Source records
**config.mk**
```make
export PLATFORM = sky130hd
export DESIGN_NAME = subq_capture
export DESIGN_NICKNAME = d
export VERILOG_FILES = /design/src/rtl/sq_pkg.sv /design/src/rtl/sq_fall_det.sv /design/src/rtl/sq_crc_track.sv /design/src/rtl/subq_capture.sv
export SDC_FILE = /design/constraint.sdc
export NUM_CORES = 1
export LEC_CHECK = 0
export BUFFER_PORTS_ARGS = -buffer_cell sky130_fd_sc_hd__buf_2
export CAP_MARGIN = 20
export CELL_PAD_IN_SITES_DETAIL_PLACEMENT = 1
export CELL_PAD_IN_SITES_GLOBAL_PLACEMENT = 1
export CORE_MARGIN = 8
export CORE_UTILIZATION = 25
export CTS_CLUSTER_DIAMETER = 30
export DETAILED_ROUTE_END_ITERATION = 10
export PLACE_DENSITY = 0.44
export SLEW_MARGIN = 15
export SYNTH_ARGS = -nofsm -noshare
export SYNTH_HDL_FRONTEND = slang
export SYNTH_SLANG_ARGS = --single-unit
```
**constraint.sdc**
```tcl
create_clock -name clk -period 4.5 [get_ports clk]
set_input_delay 0.45 -clock clk [delete_from_list [all_inputs] [get_ports clk]]
set_output_delay 0.45 -clock clk [all_outputs]
set_load 0.01 [all_outputs]
```
**src/rtl/sq_pkg.sv**
```systemverilog
`timescale 1ns/1ps
package sq_pkg;
  typedef enum logic {
    MODE_CAP  = 1'b0,
    MODE_HOLD = 1'b1
  } sq_mode_e;
endpackage

```
**src/rtl/sq_fall_det.sv**
```systemverilog
`timescale 1ns/1ps
// Brings an asynchronous host clock into the block clock domain and
// emits a one-cycle pulse on each falling edge.
module sq_fall_det #(
  parameter int STAGES = 2
) (
  input  logic clk,
  input  logic rst,
  input  logic async_in,
  output logic fall
);
  logic [STAGES:0] chain;

  always_ff @(posedge clk) begin
    if (rst) begin
      chain <= '1;
      fall  <= 1'b0;
    end else begin
      chain <= {chain[STAGES-1:0], async_in};
      fall  <= chain[STAGES] & ~chain[STAGES-1];
    end
  end

  // One falling edge never yields two adjacent events
  assert_fall_pulse_R7: assert property (@(posedge clk) disable iff (rst)
    fall |=> !fall);
endmodule

```
**src/rtl/sq_crc_track.sv**
```systemverilog
`timescale 1ns/1ps
// Serial CRC over the payload bits, then a bit-by-bit comparison of the
// check field against the inverted remainder.
module sq_crc_track #(
  parameter int                 CRC_W     = 16,
  parameter logic [CRC_W-1:0]   POLY      = 'h1021,
  parameter int                 DATA_BITS = 64,
  parameter int                 CNT_W     = 7
) (
  input  logic             clk,
  input  logic             rst,
  input  logic             clr,
  input  logic             bit_vld,
  input  logic             bit_val,
  input  logic [CNT_W-1:0] pos,
  output logic             match
);
  localparam logic [CNT_W-1:0] DATA_LIM = CNT_W'(DATA_BITS);

  logic [CRC_W-1:0] crc;
  logic             bad;
  logic             fb;

  assign fb = crc[CRC_W-1] ^ bit_val;

  always_ff @(posedge clk) begin
    if (rst || clr) begin
      crc <= '0;
      bad <= 1'b0;
    end else if (bit_vld) begin
      if (pos < DATA_LIM) begin
        crc <= {crc[CRC_W-2:0], 1'b0} ^ (fb ? POLY : '0);
      end else begin
        if (bit_val == crc[CRC_W-1]) bad <= 1'b1;
        crc <= {crc[CRC_W-2:0], 1'b0};
      end
    end
  end

  assign match = !bad;

  // A cleared tracker starts a block with no mismatch recorded
  assert_clr_clean_R4: assert property (@(posedge clk) disable iff (rst)
    clr |=> match);
endmodule

```
**src/rtl/subq_capture.sv**
```systemverilog
`timescale 1ns/1ps
module subq_capture #(
  parameter int               DATA_BITS   = 64,
  parameter int               CRC_W       = 16,
  parameter logic [CRC_W-1:0] CRC_POLY    = 'h1021,
  parameter int               SYNC_STAGES = 2
) (
  input  logic clk,
  input  logic rst,
  input  logic wr_stb,
  input  logic q_bit,
  input  logic blk_sync,
  input  logic crc_flag_en,
  input  logic host_clk,
  output logic q_dout,
  output logic crc_ok
);
  import sq_pkg::*;

  localparam int               TOTAL = DATA_BITS + CRC_W;
  localparam int               CNT_W = $clog2(TOTAL + 1);
  localparam logic [CNT_W-1:0] TOT_C = CNT_W'(TOTAL);
  localparam logic [CNT_W-1:0] ONE_C = CNT_W'(1);

  sq_mode_e         mode;
  logic [TOTAL-1:0] shreg;
  logic [CNT_W-1:0] cap_cnt;
  logic [CNT_W-1:0] rd_left;
  logic             flag_phase;
  logic             crc_ok_q;
  logic             sync_q;

  logic sync_rise, host_fall, crc_match;
  logic take_bit, freeze, shift_out, leave_hold, flag_drop;

  sq_fall_det #(.STAGES(SYNC_STAGES)) u_fall (
    .clk      (clk),
    .rst      (rst),
    .async_in (host_clk),
    .fall     (host_fall)
  );

  assign sync_rise  = blk_sync & ~sync_q;
  assign freeze     = (mode == MODE_CAP) && sync_rise;
  assign take_bit   = (mode == MODE_CAP) && wr_stb && !sync_rise && (cap_cnt < TOT_C);
  assign shift_out  = (mode == MODE_HOLD) && !sync_rise && host_fall && !flag_phase;
  assign flag_drop  = (mode == MODE_HOLD) && !sync_rise && host_fall && flag_phase;
  assign leave_hold = (mode == MODE_HOLD) && (sync_rise || (shift_out && rd_left == ONE_C));

  sq_crc_track #(
    .CRC_W     (CRC_W),
    .POLY      (CRC_POLY),
    .DATA_BITS (DATA_BITS),
    .CNT_W     (CNT_W)
  ) u_crc (
    .clk     (clk),
    .rst     (rst),
    .clr     (leave_hold),
    .bit_vld (take_bit),
    .bit_val (q_bit),
    .pos     (cap_cnt),
    .match   (crc_match)
  );

  always_ff @(posedge clk) begin
    if (rst) begin
      mode       <= MODE_CAP;
      shreg      <= '0;
      cap_cnt    <= '0;
      rd_left    <= '0;
      flag_phase <= 1'b0;
      crc_ok_q   <= 1'b0;
      sync_q     <= 1'b0;
    end else begin
      sync_q <= blk_sync;
      if (freeze) begin
        mode       <= MODE_HOLD;
        crc_ok_q   <= (cap_cnt == TOT_C) && crc_match;
        flag_phase <= crc_flag_en;
        rd_left    <= TOT_C;
      end else if (leave_hold) begin
        mode       <= MODE_CAP;
        shreg      <= '0;
        cap_cnt    <= '0;
        rd_left    <= '0;
        flag_phase <= 1'b0;
      end else if (take_bit) begin
        shreg   <= {shreg[TOTAL-2:0], q_bit};
        cap_cnt <= cap_cnt + ONE_C;
      end else if (shift_out) begin
        shreg   <= {shreg[TOTAL-2:0], 1'b0};
        rd_left <= rd_left - ONE_C;
      end else if (flag_drop) begin
        flag_phase <= 1'b0;
      end
    end
  end

  assign crc_ok = crc_ok_q;
  assign q_dout = (mode == MODE_HOLD) ? (flag_phase ? crc_ok_q : shreg[TOTAL-1]) : 1'b0;

  // Capture count never runs past the register length
  assert_cnt_bound_R3: assert property (@(posedge clk) disable iff (rst)
    cap_cnt <= TOT_C);

  // Without a host edge or sync, the held register does not move
  assert_frozen_R8: assert property (@(posedge clk) disable iff (rst)
    (mode == MODE_HOLD && !sync_rise && !host_fall) |=> $stable(shreg));

  // The check result only changes when a capture closes
  assert_crc_hold_R4: assert property (@(posedge clk) disable iff (rst)
    !(mode == MODE_CAP && sync_rise) |=> $stable(crc_ok));

  // A block of the wrong length never passes
  assert_short_fail_R4: assert property (@(posedge clk) disable iff (rst)
    (mode == MODE_CAP && sync_rise && cap_cnt != TOT_C) |=> !crc_ok);

  // Readout always has bits left while holding
  assert_rd_live_R9: assert property (@(posedge clk) disable iff (rst)
    (mode == MODE_HOLD) |-> (rd_left != '0));

  // Once gone, the flag phase does not return within a readout
  assert_flag_once_R5: assert property (@(posedge clk) disable iff (rst)
    (mode == MODE_HOLD && !flag_phase && !sync_rise) |=> !flag_phase);
endmodule

```
==> After elaboration in Yosys (flattened, before gate mapping) <==
Cells that the tools add are included.
{ "op_classes": {"div_mod_pow": 0, "n_reduce_logical": 28, "mux": 20, "add_sub_neg": 2, "order_cmp": 2, "eq_ne": 5, "multipliers": 0, "bitwise_logic": 10, "shifts": 0} }
{ "op_table": {"columns": ["operator", "count"], "rows": [
  ["$mux W80", 3],
  ["$mux W7", 6],
  ["$mux W16", 1],
  ["$xor A16 B16 Y16", 1],
  ["$lt A7 B7 Y1 const B", 2],
  ["$mux W13", 1],
  ["$logic_and A1 B1 Y1", 11],
  ["$mux W1", 9],
  ["$reduce_bool A3 Y1", 3],
  ["$reduce_and A2 Y1", 4],
  ["$add A7 B1 Y7 const B", 1],
  ["$eq A7 B1 Y1 const B", 1],
  ["$eq A7 B7 Y1 const B", 1],
  ["$sub A7 B1 Y7 const B", 1],
  ["$not A1 Y1", 6],
  ["$reduce_and A3 Y1", 2],
  ["$reduce_bool A2 Y1", 2],
  ["$logic_not A1 Y1", 3],
  ["$ne A3 B1 Y1 const B", 1],
  ["$ne A3 B2 Y1 const B", 1],
  ["$reduce_or A3 Y1", 1],
  ["$and A1 B1 Y1", 2],
  ["$logic_or A1 B1 Y1", 2],
  ["$eq A1 B1 Y1", 1],
  ["$xor A1 B1 Y1", 1]
]} }
{ "totals": {"inputBits": 7, "latch_bits": 0, "reg_bits": 119, "wordCells": 79, "mem_bits_ro": 0, "mem_bits_rw": 0, "mem_count": 0, "out_inout_bits": 2} }

==> Depth between registers and ports, before layout <==
{ "logic_depth": {"ltp_word": 11, "depth_mapped": 8} }

==> Modules after synthesis <==
From an unflattened synthesis, not the netlist that was laid out.
{ "unflattened": {"cells_unflattened": 439, "hier_area_um2": 4460.5} }
{ "by_module_without_submodules": {"columns": ["mod", "cells_per_inst", "n_inst", "area_each_um2"], "rows": [
  ["subq_capture", 367, 1, 3703.6],
  ["sq_crc_track", 64, 1, 650.6],
  ["sq_fall_det", 8, 1, 106.4]
]} }

==> Worst setup path before layout <==
Ideal clock, no wire load.
{ "synth_timing": {"path_type": "input port to flip-flop", "startpoint": "input blk_sync", "endpoint": "register shreg[57]", "slack_ns": 2.963, "cell_stages": 6, "arrival_ns": 1.462, "setup_time_ns": 0.075, "path_cell_list": "nor2b_1 -> buf_2 -> a21oi_2 -> clkbuf_1 -> nand2_1 -> o22ai_1"} }
{ "synth_via": {"elab_chain_len": 10, "word_cells_on_any_way": 16, "cone_classes": "2 x mux; 2 x bitwise; 12 x reduce/logical"} }
{ "synth_lines": {"columns": ["element", "line_no", "text"], "rows": [
  ["start, declared", "subq_capture.sv:12", "input logic blk_sync,"],
  ["$and A1 B1 Y1 (*)", "subq_capture.sv:43", "assign sync_rise = blk_sync & ~sync_q;"],
  ["$logic_not A1 Y1", "subq_capture.sv:45, subq_capture.sv:46", null],
  ["$logic_and A1 B1 Y1 (3 in series)", "subq_capture.sv:46", "assign shift_out = (mode == MODE_HOLD) && !sync_rise && host_fall && !flag_phase;"],
  ["$logic_and A1 B1 Y1", "subq_capture.sv:48", "assign leave_hold = (mode == MODE_HOLD) && (sync_rise || (shift_out && rd_left == ONE_C));"],
  ["$logic_or A1 B1 Y1", "subq_capture.sv:48", null],
  ["$logic_and A1 B1 Y1", "subq_capture.sv:48", null],
  ["$reduce_bool A3 Y1 (no line)", null, null],
  ["$reduce_and A2 Y1 (no line)", null, null],
  ["end signal, assigned", "subq_capture.sv:88", "shreg <= {shreg[TOTAL-2:0], q_bit};"],
  ["end signal, assigned", "subq_capture.sv:91", "shreg <= {shreg[TOTAL-2:0], 1'b0};"],
  ["end, declared", "subq_capture.sv:26", "logic [TOTAL-1:0] shreg;"]
]} }
Mark *: on every way between the ends. The rest lies on a longest branch, timed or not.
A chain may end at the register's enable or synchronous reset.

==> Worst setup path in the final report <==
{ "layout_timing": {"startpoint": "register sync_q", "endpoint": "register shreg[65]"} }
{ "layout_via": {"elab_chain_len": 11, "word_cells_on_any_way": 17, "cone_classes": "2 x mux; 3 x bitwise; 12 x reduce/logical"} }
{ "layout_lines": {"columns": ["element", "line_no", "text"], "rows": [
  ["start, declared", "subq_capture.sv:31", "logic sync_q;"],
  ["start signal, assigned", "subq_capture.sv:75", "sync_q <= blk_sync;"],
  ["$not A1 Y1 (*)", "subq_capture.sv:43", null],
  ["$and A1 B1 Y1 (*)", "subq_capture.sv:43", null],
  ["$logic_not A1 Y1", "subq_capture.sv:45, subq_capture.sv:46", null],
  ["$logic_and A1 B1 Y1 (3 in series)", "subq_capture.sv:46", null],
  ["$logic_and A1 B1 Y1", "subq_capture.sv:48", null],
  ["$logic_or A1 B1 Y1", "subq_capture.sv:48", null],
  ["$logic_and A1 B1 Y1", "subq_capture.sv:48", null],
  ["$reduce_bool A3 Y1 (no line)", null, null],
  ["$reduce_and A2 Y1 (no line)", null, null]
]} }
Marks and branches as above.

==> qor.txt <==
==========================================================================================
Status                                                                        complete, no violations
Top routing layer used                                                                met4
Final min period                                                                   2.60 ns
Arr. time, crit path                                                               2.86 ns
Hold Crit Depth                                                                          2
Iteration-0 DRC Markers                                                                136
Worst-path cell chain                                                         nand2b_1 -> and3_1 -> o21ai_4 -> buf_12 -> o22ai_1
Hold Crit Start                                                                   host_clk
Highest cell delay on the worst timing path                                        0.71 ns
Post-route non-filler standard cell count                                              690
Cell with the largest stage delay on the worst path                           sky130_fd_sc_hd__o21ai_4
CP Data Required Time                                                              4.76 ns
Met2 WL                                                                            4.02 mm
Number of nets still failing antenna checks after routing                                0
Cell count of the worst reg-to-reg path                                                  5
Pin count of the biggest net entering global routing                                    81
Register-to-register setup slack                                                   1.90 ns
Via count                                                                            3,154
Clock tree from TritonCTS                                                            built
Skew-Pair Late Insertion Delay                                                     0.41 ns
Nature of the critical path endpoint                                                  flop
Worst slew pin tran                                                               0.947 ns
Number of warnings issued by yosys                                                       0
Top FF cell, synth                                                            sky130_fd_sc_hd__dfxtp_1
Register area                                                                     2380 um2
Worst-case clock buffer depth                                                            2
H-tree lvl count                                                                         4
Post-route clock period utilization                                                  57.8%
Leakage component of the power                                                  0.00166 uW
# IOs                                                                                    9
Final Hold Violating Endpoints                                                           0
RSZ-0062 raised after global routing                                                 false
Cell count after synthesis                                                             461
Overall routing resource usage                                                       8.80%
Final #Nets                                                                            467
Routed wire length on met3                                                          257 um
Die width                                                                           146 um
Async set-reset flop share out of synthesis                                             0%
Antenna violations before repair                                                         0
Average wire per cell in the routed design                                         12.8 um
Area of the die                                                                 21,200 um2
Number of synthesized flops with an enable pin                                           0
CTS hold repair buffers                                                                  0
Placed wire-length estimate after detailed placement                               5.14 mm
Setup Buffers After CTS                                                                  0
Initial DRT Pass Iterations                                                              4
Pins Over Slew Limit                                                                     0
Sum of routed wire segments on met1                                                4.38 mm
IO buf count                                                                             8
Initial cell density of the core                                                     25.4%
Syn nets                                                                               471
Buffers and inverters on the worst path                                                  1
Max IR drop VDD                                                                     251 uV
Endpoints failing setup                                                                  0
Area of all placed cells without fillers                                          4970 um2
Headroom to the max-slew limit                                                       36.7%
Setup_tns                                                                             0 ns
Area growth, synth to finish                                                         18.3%
Final weighted congestion in routability-driven placement                            0.672
Register bit total from synthesis                                                      119
Gates resized, CTS repair                                                                0
Avg Vias per Cell                                                                     4.57
Count of antenna diodes in the layout                                                    0
Number of remaining DRC errors                                                           0
Area taken by multi-input logic gates                                             1630 um2
Detailed-route wire length                                                         8.85 mm
Beginning of the worst register-to-register path                                    sync_q
Number of buffers created by CTS                                                        17
DP Cell Count                                                                          658
Fill cell total of the finished layout                                               1,909
Setup skew after layout                                                         0.00574 ns
Die height                                                                          146 um
Syn_area_per_cell                                                                 9.11 um2
Crit Reg-Reg Endpoint                                                            shreg[65]
Via count of the first global-routing pass                                           3,075
Floorplan row count                                                                     47
Remaining global-route overflow                                                          0
Area of the mapped netlist                                                        4200 um2
Wire length of the first global-routing pass                                       15.2 mm
Max Cap Viol                                                                             0
Clock sinks                                                                            119
Largest fanout of any net on the critical path                                          55
Startpoint kind of the worst setup timing path                                        flop
Max frequency                                                                      384 MHz
Master cell of the clock root buffer                                          sky130_fd_sc_hd__clkbuf_16
Family of cells with the greatest summed delay on the critical path           simple AND/OR/NAND/NOR gates
Layout cells sized above 1                                                           11.3%
Type of the worst setup path                                                       reg2reg
Core Box Area                                                                   16,500 um2
Count of distinct cell types in the synthesized netlist                                 40
Fraction of the yosys area taken by sequential cells                                 56.7%
Total placed instance area                                                        4380 um2
Clock edge transition at the registers on the reported setup and hold paths        0.06 ns
Worst Hold Class                                                                    in2reg
Ratio of total power to cell area                                               506 nW/um2
Terminating pin of the worst hold path                                        u_fall.chain[0]
==========================================================================================
[worst reg2reg max path, delay by kind of cell, from the launching register on]
family | cells | cell delay [ns]
AND/OR/NAND/NOR | 2 | 0.95
buffers and inverters | 1 | 0.34
flip-flops | 1 | 0.31
AO/OA/AOI/OAI | 2 | 0.86
[area by class of cell]
cell class | count | area share [%]
tap | 220 | 5.54
sequential | 119 | 47.9
timing repair buffer | 11 | 1.51
clock buffer | 18 | 8.84
clock inverter | 14 | 3.02
multi-input combinational | 304 | 32.9
inverter | 4 | 0.302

- **EXERCISE OBJECTIVE**
The answer is the lines above between the line holding "Buffers and inverters on" and the line holding "Final weighted congestion", inclusive, each written out exactly, and no others.

- **ANSWER TO THE EXERCISE**
Buffers and inverters on the worst path                                                  1
Max IR drop VDD                                                                     251 uV
Endpoints failing setup                                                                  0
Area of all placed cells without fillers                                          4970 um2
Headroom to the max-slew limit                                                       36.7%
Setup_tns                                                                             0 ns
Area growth, synth to finish                                                         18.3%
Final weighted congestion in routability-driven placement                            0.672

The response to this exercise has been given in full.